Pending Defense Bill to Require Reporting of Beneficial Ownership of U.S. Private Companies

By | December 12, 2020

The National Defense Authorization Act (NDAA) for Fiscal Year 2021 (H.R. 6395) conference report that passed the Senate will require private companies to report the beneficial ownership of their common stock in many circumstances.  The legislation generally excludes public companies from reporting.

The provisions are buried in Title LXIV of the over 4,500 pages of the NDAA and are titled the “Corporate Transparency Act.”  The Act’s requirements apply to perhaps the inaptly named “reporting companies” which is likely to cause confusion with reporting public companies.  In any event, “reporting companies” include a corporation, limited liability company, or other similar entity that is:

  • created by the filing of a document with a secretary of state or a similar office under the law of a State or Indian Tribe; or
  • formed under the law of a foreign country and registered to do business in the United States by the filing of a document with a secretary of state or a similar office under the laws of a State or Indian Tribe.

The bill includes a host of exclusions from the definition of “reporting company” including certain public companies reporting under Section 12 and 15(d) of the Exchange Act, banks, credit unions, bank holding companies, money transmitters, broker dealers, stock exchanges, registered investment companies and the like.

The bill requires reporting of “beneficial ownership” which is defined to include, subject to certain exceptions, with respect to an entity, an individual who, directly or indirectly, through any contract, arrangement, understanding, relationship, or otherwise:

  • exercises substantial control over the entity; or
  • owns or controls not less than 25 percent of the ownership interests of the entity.

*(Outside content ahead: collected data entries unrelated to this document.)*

<file path="src/rtl/pipeline_hazard_ctrl.sv">
// ----------------------------------------------------------------------------
// pipeline_hazard_ctrl
//
// Purpose:
//   Central sequencer for the pipeline latches (fetch/decode/execute/memory).
//   It drives each latch's en/flush pair and pc_en from the following events:
//   memory wait, load-use, branch/jump redirect and halt. It is a pure control
//   block, so no datapath words pass through it.
//   FSM states: INIT (after reset), RUN, DWAIT (frozen on a data miss) and
//   HALT (absorbing until reset). The state is registered. The latch controls
//   are combinational from the state and the inputs. A latch flush always
//   wins over its enable, so en is never raised together with flush.
//
// Optional feature (macro HAZARD_PERF_EN):
//   Adds the saturating counters stall_cnt, flush_cnt and wait_cnt (CNT_W bits
//   each). The counters freeze in HALT.
//
// Ports:
//   CLK, nRST            clock, asynchronous active-low reset
//   ihit, dhit           instruction / data access complete this cycle
//   mem_dREN, mem_dWEN   MEM-stage load / store in flight
//   ex_dREN, ex_Rt       EX-stage load and its destination register
//   id_Rs, id_Rt         ID-stage source registers
//   pc_redirect          taken branch/jump resolved in EX
//   wb_halt              halt instruction in writeback
//   pc_en                PC update enable
//   {fl,dl,el,ml}_en     latch enables
//   {fl,dl,el,ml}_flush  latch flushes
//   halted               registered; high once a halt has retired
//   stall_cnt, flush_cnt, wait_cnt   (HAZARD_PERF_EN only)
// ----------------------------------------------------------------------------
module pipeline_hazard_ctrl #(
    parameter int REG_W = 5,
    parameter int CNT_W = 32
) (
    input  logic             CLK,
    input  logic             nRST,
    input  logic             ihit,
    input  logic             dhit,
    input  logic             mem_dREN,
    input  logic             mem_dWEN,
    input  logic             ex_dREN,
    input  logic [REG_W-1:0] ex_Rt,
    input  logic [REG_W-1:0] id_Rs,
    input  logic [REG_W-1:0] id_Rt,
    input  logic             pc_redirect,
    input  logic             wb_halt,
    output logic             pc_en,
    output logic             fl_en,
    output logic             fl_flush,
    output logic             dl_en,
    output logic             dl_flush,
    output logic             el_en,
    output logic             el_flush,
    output logic             ml_en,
    output logic             ml_flush,
`ifdef HAZARD_PERF_EN
    output logic [CNT_W-1:0] stall_cnt,
    output logic [CNT_W-1:0] flush_cnt,
    output logic [CNT_W-1:0] wait_cnt,
`endif
    output logic             halted
);

    typedef enum logic [1:0] {INIT, RUN, DWAIT, HALT} state_t;

    state_t state_reg;
    state_t state_next;

    logic mem_busy;
    logic load_use;
    logic redirect_go;
    logic advance;

    // Widths of zero are meaningless for either parameter.
    if (CNT_W < 1 || REG_W < 1) begin : g_param_check
        $error("pipeline_hazard_ctrl: CNT_W and REG_W must be positive");
    end

    assign mem_busy    = (mem_dREN | mem_dWEN) & ~dhit;
    assign load_use    = ex_dREN & (ex_Rt != '0) & ((ex_Rt == id_Rs) | (ex_Rt == id_Rt));
    // A redirect takes effect only together with ihit. Without ihit it stays
    // pending in EX and the miss bubble applies instead.
    assign redirect_go = pc_redirect & ihit;

    // Controls used whenever the back end may advance. This covers both the
    // normal RUN path and the DWAIT release cycle.
    logic adv_pc_en, adv_fl_en, adv_fl_flush, adv_dl_en, adv_dl_flush;
    always_comb begin
        adv_pc_en    = 1'b0;
        adv_fl_en    = 1'b0;
        adv_fl_flush = 1'b0;
        adv_dl_en    = 1'b0;
        adv_dl_flush = 1'b0;
        if (redirect_go) begin
            adv_pc_en    = 1'b1;
            adv_fl_flush = 1'b1;
            adv_dl_flush = 1'b1;
        end else if (!ihit) begin
            adv_fl_flush = 1'b1;
            adv_dl_en    = 1'b1;
        end else if (load_use) begin
            adv_dl_flush = 1'b1;
        end else begin
            adv_pc_en = 1'b1;
            adv_fl_en = 1'b1;
            adv_dl_en = 1'b1;
        end
    end

    always_comb begin
        state_next = state_reg;
        advance    = 1'b0;
        pc_en      = 1'b0;
        fl_en      = 1'b0;
        fl_flush   = 1'b0;
        dl_en      = 1'b0;
        dl_flush   = 1'b0;
        el_en      = 1'b0;
        el_flush   = 1'b0;
        ml_en      = 1'b0;
        ml_flush   = 1'b0;
        case (state_reg)
            INIT: begin
                fl_flush   = 1'b1;
                dl_flush   = 1'b1;
                el_flush   = 1'b1;
                ml_flush   = 1'b1;
                state_next = RUN;
            end
            RUN: begin
                if (wb_halt) begin
                    state_next = HALT;
                end else if (mem_busy) begin
                    state_next = DWAIT;
                end else begin
                    advance = 1'b1;
                end
            end
            DWAIT: begin
                if (dhit) begin
                    advance    = 1'b1;
                    state_next = RUN;
                end
            end
            HALT: begin
                state_next = HALT;
            end
            default: state_next = INIT;
        endcase
        if (advance) begin
            pc_en    = adv_pc_en;
            fl_en    = adv_fl_en;
            fl_flush = adv_fl_flush;
            dl_en    = adv_dl_en;
            dl_flush = adv_dl_flush;
            el_en    = 1'b1;
            ml_en    = 1'b1;
        end
    end

    always_ff @(posedge CLK or negedge nRST) begin
        if (!nRST) begin
            state_reg <= INIT;
            halted    <= 1'b0;
        end else begin
            state_reg <= state_next;
            if (state_reg == RUN && wb_halt) begin
                halted <= 1'b1;
            end
        end
    end

`ifdef HAZARD_PERF_EN
    logic stall_hit, flush_hit, wait_hit;
    assign stall_hit = advance & ~redirect_go & ihit & load_use;
    assign flush_hit = advance & redirect_go;
    // Count memory-frozen cycles only. The DWAIT release cycle moves the
    // pipeline, so it is not counted.
    assign wait_hit  = ((state_reg == RUN) & ~wb_halt & mem_busy) |
                       ((state_reg == DWAIT) & ~dhit);

    always_ff @(posedge CLK or negedge nRST) begin
        if (!nRST) begin
            stall_cnt <= '0;
            flush_cnt <= '0;
            wait_cnt  <= '0;
        end else begin
            if (stall_hit && stall_cnt != '1) stall_cnt <= stall_cnt + 1'b1;
            if (flush_hit && flush_cnt != '1) flush_cnt <= flush_cnt + 1'b1;
            if (wait_hit  && wait_cnt  != '1) wait_cnt  <= wait_cnt  + 1'b1;
        end
    end
`endif

endmodule

</file>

Existing companies have two years after regulations are promulgated to report beneficial ownership.  Reporting companies formed or registered after the effective date of regulations must at the time of formation or registration, submit to FinCEN a report that contains information which includes with respect to the beneficial owner:

  • full legal name;
  • date of birth;
  • current, as of the date on which the report is delivered, residential or business street address; and
  • a unique identifying number from an acceptable identification document; or
  • FinCEN identifier in accordance with the legislation.

The legislation includes provisions limiting disclosure of collected information except where necessary.